Peru remains one of the more restrictive countries in Latin America on agricultural biotechnology. Law 29811 imposed a moratorium on the entry and production of living modified organisms for cultivation or breeding, and Law 31111 extended that moratorium through December 31, 2035. The current framework is implemented through Supreme Decree No. 012-2023-MINAM, which keeps the moratorium in place for organisms that fall within Peru’s GMO definition. The moratorium targets cultivation and environmental release, not every form of laboratory research.
What changed in 2026 is not the moratorium itself, but the way Peru decides whether a product is covered by it. In March 2026, the Ministry of the Environment approved new guidelines for determining whether products developed with newer biotechnological tools qualify as living modified organisms under existing law. The ministry later said the guidelines were designed to support scientific research and help determine, on a scientific basis, whether products obtained through techniques such as gene editing should be treated as GMOs.
In practice, that creates a case-by-case filter rather than a blanket exemption. Peru has not lifted its moratorium, and it has not created a separate gene-editing law. Instead, it now has a formal pathway for deciding whether a given product developed with new breeding tools falls inside or outside the existing moratorium. That is a meaningful shift because it opens the door for some transgene-free products to be treated differently from classic transgenic GMOs.
The move is more limited than Peru’s failed 2024 reform effort. In which the agriculture ministry tried to loosen the moratorium for some crops, but the Peruvian congress rejected the proposal. The new 2026 guidelines work within the old system rather than replacing it.
The practical effect is to reduce uncertainty for research and early-stage product development. The Ministry of the Environment has framed the new rules as a way to support scientific work and strengthen Peru’s agrobiodiversity, including crops with better resistance to drought, frost, pests, and other production pressures.

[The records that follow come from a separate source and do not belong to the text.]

From an optimization exercise on the open Yosys and OpenROAD flow, aimed at small area, a short achievable clock period and few clock cycles; shortcuts taken in it are not production practice.
Function was not checked in any run shown here: the RTL went through the layout flow alone.
Power is estimated from default activity; no workload was simulated.

--- flow/constraint.sdc ---
create_clock -name core_clock -period 6.5 [get_ports {clk}]
set_input_delay 1.3000 -clock core_clock [delete_from_list [all_inputs] [get_ports {clk}]]
set_output_delay 1.3000 -clock core_clock [all_outputs]
set_load 0.01 [all_outputs]
--- flow/config.mk ---
export PLATFORM = sky130hd
export DESIGN_NAME = dcache_top
export DESIGN_NICKNAME = dcache_top
export VERILOG_FILES = /design/flow/design.v
export SDC_FILE = /design/flow/constraint.sdc
export NUM_CORES = 4
export LEC_CHECK = 0
export CAP_MARGIN = 20
export CORE_MARGIN = 2
export CORE_UTILIZATION = 55
export PLACE_DENSITY = 0.7
export SETUP_SLACK_MARGIN = 3.9
export SLEW_MARGIN = 20
--- flow/design.v ---
`timescale 1ns/1ps
package cache_pkg;
	localparam int ADDR_WIDTH = 32;                  
	localparam int DATA_WIDTH = 32;
	localparam int BYTE_SEL_WIDTH = $clog2(DATA_WIDTH / 8);
	localparam int TAG_MAX = 28;
	localparam int META_WIDTH = TAG_MAX + 2;
	typedef logic [DATA_WIDTH-1:0] word_t;
	typedef logic [DATA_WIDTH/8-1:0] byte_en_t;
	typedef struct packed {
		logic               valid;
		logic               dirty;
		logic [TAG_MAX-1:0] tag;
	} line_meta_t;
endpackage
`timescale 1ns/1ps
package mem_bus_pkg;
	localparam logic BUS_READ  = 1'b0;    
	localparam logic BUS_WRITE = 1'b1;    
	typedef enum logic [2:0] {
		IDLE      = 3'd0,    
		WB_BURST  = 3'd1,    
		WB_DONE   = 3'd2,    
		RF_BURST  = 3'd3,    
		RF_FINISH = 3'd4     
	} miss_state_t;
endpackage
`timescale 1ns/1ps
`timescale 1ns/1ps
`timescale 1ns/1ps
`timescale 1ns/1ps
module dcache_top #(
	parameter int NUM_WAYS     = 2,
	parameter int INDEX_WIDTH  = 2,
	parameter int OFFSET_WIDTH = 2
) (
	input  logic                             clk,
	input  logic                             rst,
	input  logic [cache_pkg::ADDR_WIDTH-1:0] cpu_addr,
	input  cache_pkg::byte_en_t              cpu_byte_en,
	input  logic                             cpu_read,
	input  logic                             cpu_write,
	input  cache_pkg::word_t                 cpu_wr_data,
	output cache_pkg::word_t                 cpu_rd_data,
	output logic                             cpu_stall,
	output logic [cache_pkg::ADDR_WIDTH-1:0] mem_addr,
	output logic                             mem_addr_valid,
	output logic                             mem_we,
	output cache_pkg::word_t                 mem_wr_data,
	output logic                             mem_wr_valid,
	output logic                             mem_wr_last,
	input  logic                             mem_addr_ready,
	input  logic                             mem_rd_valid,
	input  cache_pkg::word_t                 mem_rd_data,
	input  logic                             mem_wr_ready,
	input  logic                             mem_wr_done
);
	localparam int TW = 26;    
	logic          valid [2][4];
	logic          dirty [2][4];
	logic [TW-1:0] tag   [2][4];
	logic [31:0]   data  [2][4][4];
	logic          rr;
	logic       stall_q;         
	logic       req_missed;      
	logic       req_rf_started;  
	logic       start_q;         
	logic       miss_way;        
	logic       wr_q;            
	logic       wr_way_q;
	logic [3:0] wr_set_q, wr_off_q, wr_be_q;    
	logic       av_q;            
	logic       wb_active;       
	logic [1:0] wb_ld;           
	logic       wv_q;            
	logic       wl_q;            
	logic       rf_busy;         
	logic [1:0] rf_beat;
	logic [1:0] rf_set;
	logic       rf_way;
	logic [31:0] out_q;
	logic        rdy_o, av_o, wv_o, wl_o, we_o;
	logic        av_n, wv_n, wl_n, we_n;
	logic [27:0] ma_q;
	logic        we_q;            
	assign av_q = !av_n;
	assign wv_q = !wv_n;
	assign wl_q = !wl_n;
	assign we_q = !we_n;
	assign cpu_stall      = !rdy_o;
	assign cpu_rd_data    = out_q;
	assign mem_addr       = {ma_q, 4'b0000};
	assign mem_addr_valid = av_o;
	assign mem_we         = we_o;
	assign mem_wr_data    = out_q;
	assign mem_wr_valid   = wv_o;
	assign mem_wr_last    = wl_o;
	logic [1:0]    cset, coff;
	logic [TW-1:0] ctag;
	logic          req, look;
	logic          hit0, hit1, hit, hw;
	logic          v;              
	logic          wbneed;
	assign cset = cpu_addr[5:4];
	assign coff = cpu_addr[3:2];
	assign ctag = cpu_addr[31:6];
	assign req  = cpu_read | cpu_write;
	assign look = req & stall_q;
	logic [3:0] m0, m1;
	always_comb begin
		for (int s = 0; s < 4; s++) begin
			m0[s] = valid[0][s] & (tag[0][s] == ctag);
			m1[s] = valid[1][s] & (tag[1][s] == ctag);
		end
	end
	assign hit0 = m0[cset];
	assign hit1 = m1[cset];
	assign hit  = hit0 | hit1;
	assign hw   = !hit0;
	logic [3:0]    vs, wbn;
	logic [TW-1:0] vtag [4];
	always_comb begin
		for (int s = 0; s < 4; s++) begin
			vs[s]   = !valid[0][s] ? 1'b0 : !valid[1][s] ? 1'b1 : rr;
			wbn[s]  = valid[vs[s]][s] & dirty[vs[s]][s];
			vtag[s] = tag[vs[s]][s];
		end
	end
	assign v      = vs[cset];
	assign wbneed = wbn[cset];
	logic [1:0]  rsel_off;
	logic [31:0] rword0, rword1;
	assign rsel_off = wb_active ? wb_ld : coff;
	assign rword0   = data[0][cset][rsel_off];
	assign rword1   = data[1][cset][rsel_off];
	logic myword_q;      
	logic rf_mine;       
	logic [1:0] avail;   
	logic res_rd, res_wr, res_arr, resolve, start_miss, can_start;
	logic merge;
	assign rf_mine = myword_q & mem_rd_valid;
	assign avail[0] = !(rf_busy & (rf_set == cset) & !rf_way) | (coff < rf_beat);
	assign avail[1] = !(rf_busy & (rf_set == cset) &  rf_way) | (coff < rf_beat);
	assign res_rd   = cpu_read & ((hit0 & avail[0]) | (hit1 & avail[1]));
	assign res_wr  = cpu_write & hit & !rf_busy;
	assign res_arr = rf_mine;
	assign resolve = look & (req_missed ? res_arr : (res_rd | res_wr));
	assign can_start  = !av_q & !wb_active;
	assign start_miss = look & !req_missed & !hit & can_start;
	assign merge      = cpu_write & rf_mine;
	logic take_a, take_w, rf_take, rf_we;
	assign take_a  = av_q & mem_addr_ready;
	assign take_w  = wv_q & mem_wr_ready;
	assign rf_take = take_a & !we_q;
	assign rf_we   = rf_busy & mem_rd_valid;
	logic stall_d, av_d, wv_d, wl_d;
	assign stall_d = stall_q ? !resolve : 1'b1;
	assign av_d    = start_miss ? 1'b1 : (take_w && wl_q) ? 1'b1 :    
	                 take_a ? 1'b0 : av_q;
	assign wv_d    = !wb_active ? 1'b0 : (take_a && we_q) ? 1'b1 :    
	                 (take_w && wl_q) ? 1'b0 : wv_q;
	assign wl_d    = !wb_active ? 1'b0 : (take_w && !wl_q) ? (wb_ld == 2'd3) : wl_q;
	always_ff @(posedge clk or negedge rst) begin
		if (!rst) begin
			stall_q        <= 1'b1;
			req_missed     <= 1'b0;
			req_rf_started <= 1'b0;
			start_q        <= 1'b0;
			wr_q           <= 1'b0;
			av_n           <= 1'b1;
			wb_active      <= 1'b0;
			wv_n           <= 1'b1;
			wl_n           <= 1'b1;
			rf_busy        <= 1'b0;
			rf_beat        <= 2'd0;
			rr             <= 1'b0;
			myword_q       <= 1'b0;
			rdy_o          <= 1'b0;
			av_o           <= 1'b0;
			wv_o           <= 1'b0;
			wl_o           <= 1'b0;
		end else begin
			stall_q <= stall_d;
			rdy_o   <= !stall_d;
			av_n    <= !av_d;
			av_o    <= av_d;
			wv_n    <= !wv_d;
			wv_o    <= wv_d;
			wl_n    <= !wl_d;
			wl_o    <= wl_d;
			myword_q <= ((req_rf_started && !rf_mine) || rf_take) &&
			            (rf_take || (rf_busy && !(rf_we && rf_beat == 2'd3))) &&
			            ((rf_take ? 2'd0 : rf_we ? rf_beat + 2'd1 : rf_beat) == coff);
			wr_q    <= look & !req_missed & res_wr;
			start_q <= start_miss;
			if (start_q)
				rr <= !rr;
			if (resolve) begin
				req_missed     <= 1'b0;
				req_rf_started <= 1'b0;
			end else begin
				if (start_miss)
					req_missed <= 1'b1;
				if (rf_take)
					req_rf_started <= 1'b1;
			end
			if (!wb_active) begin
				wb_active <= start_miss && wbneed;
				wb_ld     <= 2'd0;
			end else if (take_a && we_q) begin
				wb_ld <= 2'd1;
			end else if (take_w) begin
				if (wl_q)
					wb_active <= 1'b0;
				else
					wb_ld <= wb_ld + 2'd1;
			end
			if (rf_take) begin
				rf_busy <= 1'b1;
				rf_beat <= 2'd0;
			end else if (rf_we) begin
				rf_beat <= rf_beat + 2'd1;
				if (rf_beat == 2'd3)
					rf_busy <= 1'b0;
			end
		end
	end
	always_ff @(posedge clk) begin
		if (!(wb_active && wv_q && !take_w))    
			out_q <= rf_mine ? mem_rd_data :
			         (wb_active ? miss_way : hw) ? rword1 : rword0;
		wr_way_q <= hw;
		for (int i = 0; i < 4; i++) begin
			wr_set_q[i] <= (cset == i[1:0]);
			wr_off_q[i] <= (coff == i[1:0]);
		end
		wr_be_q  <= cpu_byte_en;
		if (!req_missed)
			miss_way <= v;    
		if (rf_take) begin
			rf_set <= cset;
			rf_way <= miss_way;
		end
		if (!av_q && !wb_active) begin
			ma_q <= wbneed ? {vtag[cset], cset} : cpu_addr[31:4];
			we_n <= !wbneed;
			we_o <= wbneed;
		end else if (take_w && wl_q) begin
			ma_q <= cpu_addr[31:4];
			we_n <= 1'b1;
			we_o <= 1'b0;
		end
	end
	always_ff @(posedge clk or negedge rst) begin
		if (!rst) begin
			for (int w = 0; w < 2; w++)
				for (int s = 0; s < 4; s++) begin
					valid[w][s] <= 1'b0;
					dirty[w][s] <= 1'b0;
				end
		end else begin
			for (int w = 0; w < 2; w++)
				for (int s = 0; s < 4; s++) begin
					if (start_q && miss_way == w[0] && cset == s[1:0]) begin
						valid[w][s] <= 1'b1;
						dirty[w][s] <= 1'b0;
					end
					if (wr_q && wr_way_q == w[0] && wr_set_q[s])
						dirty[w][s] <= 1'b1;
					if (merge && rf_way == w[0] && rf_set == s[1:0])
						dirty[w][s] <= 1'b1;
				end
		end
	end
	always_ff @(posedge clk) begin
		for (int w = 0; w < 2; w++)
			for (int s = 0; s < 4; s++)
				if (start_q && miss_way == w[0] && cset == s[1:0])
					tag[w][s] <= ctag;
	end
	logic [31:0] wdata;
	always_comb begin
		for (int b = 0; b < 4; b++)
			wdata[8*b +: 8] = (!rf_we || (merge && cpu_byte_en[b])) ?
				cpu_wr_data[8*b +: 8] : mem_rd_data[8*b +: 8];
	end
	always_ff @(posedge clk) begin
		for (int w = 0; w < 2; w++)
			for (int s = 0; s < 4; s++)
				for (int o = 0; o < 4; o++)
					for (int b = 0; b < 4; b++)
						if ((rf_we && rf_way == w[0] && rf_set == s[1:0] && rf_beat == o[1:0]) ||
							(wr_q && wr_way_q == w[0] && wr_set_q[s] && wr_off_q[o] && wr_be_q[b]))
							data[w][s][o][8*b +: 8] <= wdata[8*b +: 8];
	end
endmodule
--- flow/run.sh ---
#!/bin/bash
# synth_recipe.tcl (not shown) runs the flow's synth.tcl, then flattens the netlist and writes it again
# the make line also repeats each setting of config.mk as NAME=value (left out here)
make -C /OpenROAD-flow-scripts/flow DESIGN_CONFIG=/design/flow/config.mk WORK_HOME=/design/flow/orfs CLKGATE_MAP_FILE= SYNTH_SCRIPT=/design/flow/synth_recipe.tcl finish
==> results of run 1 <==
power by group:
part | switching (W) | leakage (nW) | internal (W)
Clock | 0.00334 | 2.12 | 0.00446
Combinational | 0.00428 | 9.46 | 0.00238
Sequential | 0.000301 | 12.3 | 0.0104
through the flow:
stage | cell area, sq um | std cells
floorplan | 56800 | 3760
global placement | 59400 | 5133
detailed placement | 59400 | 5134
CTS | 67600 | 5586
global route | 69100 | 5642
finish | 69100 | 5647
area by class of cell:
type,instances,area [sq um]
well taps,1357,1700
multi-input cells,2121,17100
inverters,30,219
repair inverters,2,15.0
clock inverters,74,668
flip-flops and latches,1347,40200
fillers,6624,31200
clock buffers,167,3680
diodes,5,12.5
repair buffers,544,5470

For food-producing animals, including aquaculture species, Peru remains restrictive in practice. The moratorium still applies to organisms intended for breeding or release into the environment, and reports do not indicate any approved gene-edited animals in commercial production. Research exists, but the country remains in a pre-commercial phase for animal applications.
In sum, Peru is no longer best described as a simple blanket ban on all gene editing. It still prohibits products that are classified as GMOs under the moratorium, but it now has a clearer case-by-case process that could allow some transgene-free products to fall outside that category.
NGO Reaction
Opposition in Peru is still rooted in biodiversity, seed sovereignty, and the protection of small farmers rather than in fine technical distinctions between gene-editing methods. Conveagro has argued that weakening the moratorium would threaten biodiversity and food security, while the broader campaign “Biodiversity is Our Identity” has long framed Peru’s anti-GMO position as part of a wider defense of native crops, rural livelihoods, and national food identity.

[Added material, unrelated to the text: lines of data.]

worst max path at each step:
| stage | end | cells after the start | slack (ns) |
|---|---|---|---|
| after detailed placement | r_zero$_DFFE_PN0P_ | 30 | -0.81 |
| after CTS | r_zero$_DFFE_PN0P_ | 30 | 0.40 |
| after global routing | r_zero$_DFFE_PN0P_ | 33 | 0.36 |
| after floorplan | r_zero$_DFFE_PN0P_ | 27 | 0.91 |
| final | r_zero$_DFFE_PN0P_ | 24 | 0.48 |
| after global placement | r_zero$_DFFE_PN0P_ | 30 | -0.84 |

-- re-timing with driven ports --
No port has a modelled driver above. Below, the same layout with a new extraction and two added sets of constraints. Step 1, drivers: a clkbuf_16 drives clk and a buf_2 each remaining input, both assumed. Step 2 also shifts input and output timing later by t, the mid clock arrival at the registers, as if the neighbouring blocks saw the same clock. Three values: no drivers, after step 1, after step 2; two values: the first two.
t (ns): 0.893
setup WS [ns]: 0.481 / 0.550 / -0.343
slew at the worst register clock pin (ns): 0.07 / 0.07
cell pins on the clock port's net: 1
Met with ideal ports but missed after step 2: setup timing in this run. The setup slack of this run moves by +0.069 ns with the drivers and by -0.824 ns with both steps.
Source: an optimization exercise on an open RTL-to-GDS flow (aim: small area). Production flows keep margins and buffers that such runs may drop.
Only simulation tests tie the RTL to the original design; equivalence was not proved.
Power is estimated from default activity; no workload was simulated.

===== design.v =====
module id_stage_pipe #(
    parameter int XLEN     = 32,
    parameter int NUM_REGS = 32,
    parameter int RAW      = $clog2(NUM_REGS),
    parameter int LINK_REG = 31
) (
    input  logic               clk,
    input  logic               reset,
    input  logic               if_valid,
    input  logic [31:0]        if_instr,
    input  logic [31:0]        if_pc,
    output logic               id_ready,
    input  logic               wb_we,
    input  logic [RAW-1:0]     wb_addr,
    input  logic [XLEN-1:0]    wb_data,
    input  logic               ex_ready,
    input  logic               flush,
    output logic               ex_valid,
    output logic [31:0]        ex_pc,
    output logic [5:0]         ex_op,
    output logic [5:0]         ex_funct,
    output logic [4:0]         ex_shamt,
    output logic [XLEN-1:0]    ex_rs_data,
    output logic [XLEN-1:0]    ex_rt_data,
    output logic [XLEN-1:0]    ex_imm,
    output logic [25:0]        ex_target,
    output logic [RAW-1:0]     ex_dst,
    output logic               ex_regwrite,
    output logic               ex_memread,
    output logic               ex_memwrite
);
    typedef struct packed {
        logic [31:0]     pc;
        logic [5:0]      op;
        logic [5:0]      funct;
        logic [4:0]      shamt;
        logic [XLEN-1:0] rs_data;
        logic [XLEN-1:0] rt_data;
        logic [XLEN-1:0] imm;
        logic [25:0]     target;
        logic [RAW-1:0]  dst;
        logic            regwrite;
        logic            memread;
        logic            memwrite;
    } ex_fields_t;
    localparam logic [RAW-1:0] LINK_ADDR = RAW'(LINK_REG);
    logic [XLEN-1:0] rf [NUM_REGS];
    ex_fields_t      dec;
    ex_fields_t      ex_reg;
    logic            ex_live;
    logic [5:0]      op;
    logic [15:0]     imm16;
    logic [RAW-1:0]  rs;
    logic [RAW-1:0]  rt;
    logic [RAW-1:0]  rd;
    logic            rs_used;
    logic            rt_used;
    logic            stall;
    assign op    = if_instr[31:26];
    assign imm16 = if_instr[15:0];
    assign rs    = if_instr[21 +: RAW];
    assign rt    = if_instr[16 +: RAW];
    assign rd    = if_instr[11 +: RAW];
    always_ff @(posedge clk or posedge reset) begin
        if (reset) begin
            for (int i = 0; i < NUM_REGS; i++) rf[i] <= '0;
        end else if (wb_we && wb_addr != '0) begin
            rf[wb_addr] <= wb_data;
        end
    end
    always_comb begin
        dec          = '0;
        dec.pc       = if_pc;
        dec.op       = op;
        dec.funct    = if_instr[5:0];
        dec.shamt    = if_instr[10:6];
        dec.target   = if_instr[25:0];
        dec.rs_data = rf[rs];
        if (wb_we && wb_addr == rs) dec.rs_data = wb_data;
        if (rs == '0) dec.rs_data = '0;
        dec.rt_data = rf[rt];
        if (wb_we && wb_addr == rt) dec.rt_data = wb_data;
        if (rt == '0) dec.rt_data = '0;
        case (op)
            6'h00: begin
                dec.dst      = rd;
                dec.regwrite = (if_instr[5:0] != 6'h08);
            end
            6'h08, 6'h09, 6'h0A, 6'h0B, 6'h0C, 6'h0D, 6'h0E, 6'h0F: begin
                dec.dst      = rt;
                dec.regwrite = 1'b1;
            end
            6'h23: begin
                dec.dst      = rt;
                dec.regwrite = 1'b1;
                dec.memread  = 1'b1;
            end
            6'h2B:   dec.memwrite = 1'b1;
            6'h03: begin
                dec.dst      = LINK_ADDR;
                dec.regwrite = 1'b1;
            end
            default: ;
        endcase
        case (op)
            6'h0C, 6'h0D, 6'h0E: dec.imm = XLEN'(imm16);
            6'h0F:               dec.imm = XLEN'({imm16, 16'h0000});
            default:             dec.imm = XLEN'($signed(imm16));
        endcase
    end
    always_comb begin
        rs_used = !(op == 6'h02 || op == 6'h03 || op == 6'h0F);
        rt_used = (op == 6'h00 || op == 6'h2B || op == 6'h04 || op == 6'h05);
        stall   = if_valid && ex_live && ex_reg.memread && ex_reg.dst != '0 &&
                  ((rs_used && ex_reg.dst == rs) || (rt_used && ex_reg.dst == rt));
    end
    assign id_ready = !stall && (!ex_live || ex_ready);
    always_ff @(posedge clk or posedge reset) begin
        if (reset) begin
            ex_live <= 1'b0;
            ex_reg  <= '0;
        end else if (flush) begin
            ex_live <= 1'b0;
        end else if (ex_live && !ex_ready) begin
            ex_live <= 1'b1;
        end else if (stall) begin
            ex_live <= 1'b0;
        end else if (if_valid) begin
            ex_live <= 1'b1;
            ex_reg  <= dec;
        end else begin
            ex_live <= 1'b0;
        end
    end
    assign ex_valid    = ex_live;
    assign ex_pc       = ex_reg.pc;
    assign ex_op       = ex_reg.op;
    assign ex_funct    = ex_reg.funct;
    assign ex_shamt    = ex_reg.shamt;
    assign ex_rs_data  = ex_reg.rs_data;
    assign ex_rt_data  = ex_reg.rt_data;
    assign ex_imm      = ex_reg.imm;
    assign ex_target   = ex_reg.target;
    assign ex_dst      = ex_reg.dst;
    assign ex_regwrite = ex_reg.regwrite;
    assign ex_memread  = ex_reg.memread;
    assign ex_memwrite = ex_reg.memwrite;
endmodule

There has not yet been a major, coordinated public campaign aimed specifically at the March 2026 guidelines. But the political pattern is familiar: Peru’s anti-GMO coalition has already shown that it can block broader reform, and it is likely to view any pathway that could ease market access for gene-edited products with the same caution. A recent Conveagro statement shows that the coalition remains firmly opposed to reopening the moratorium.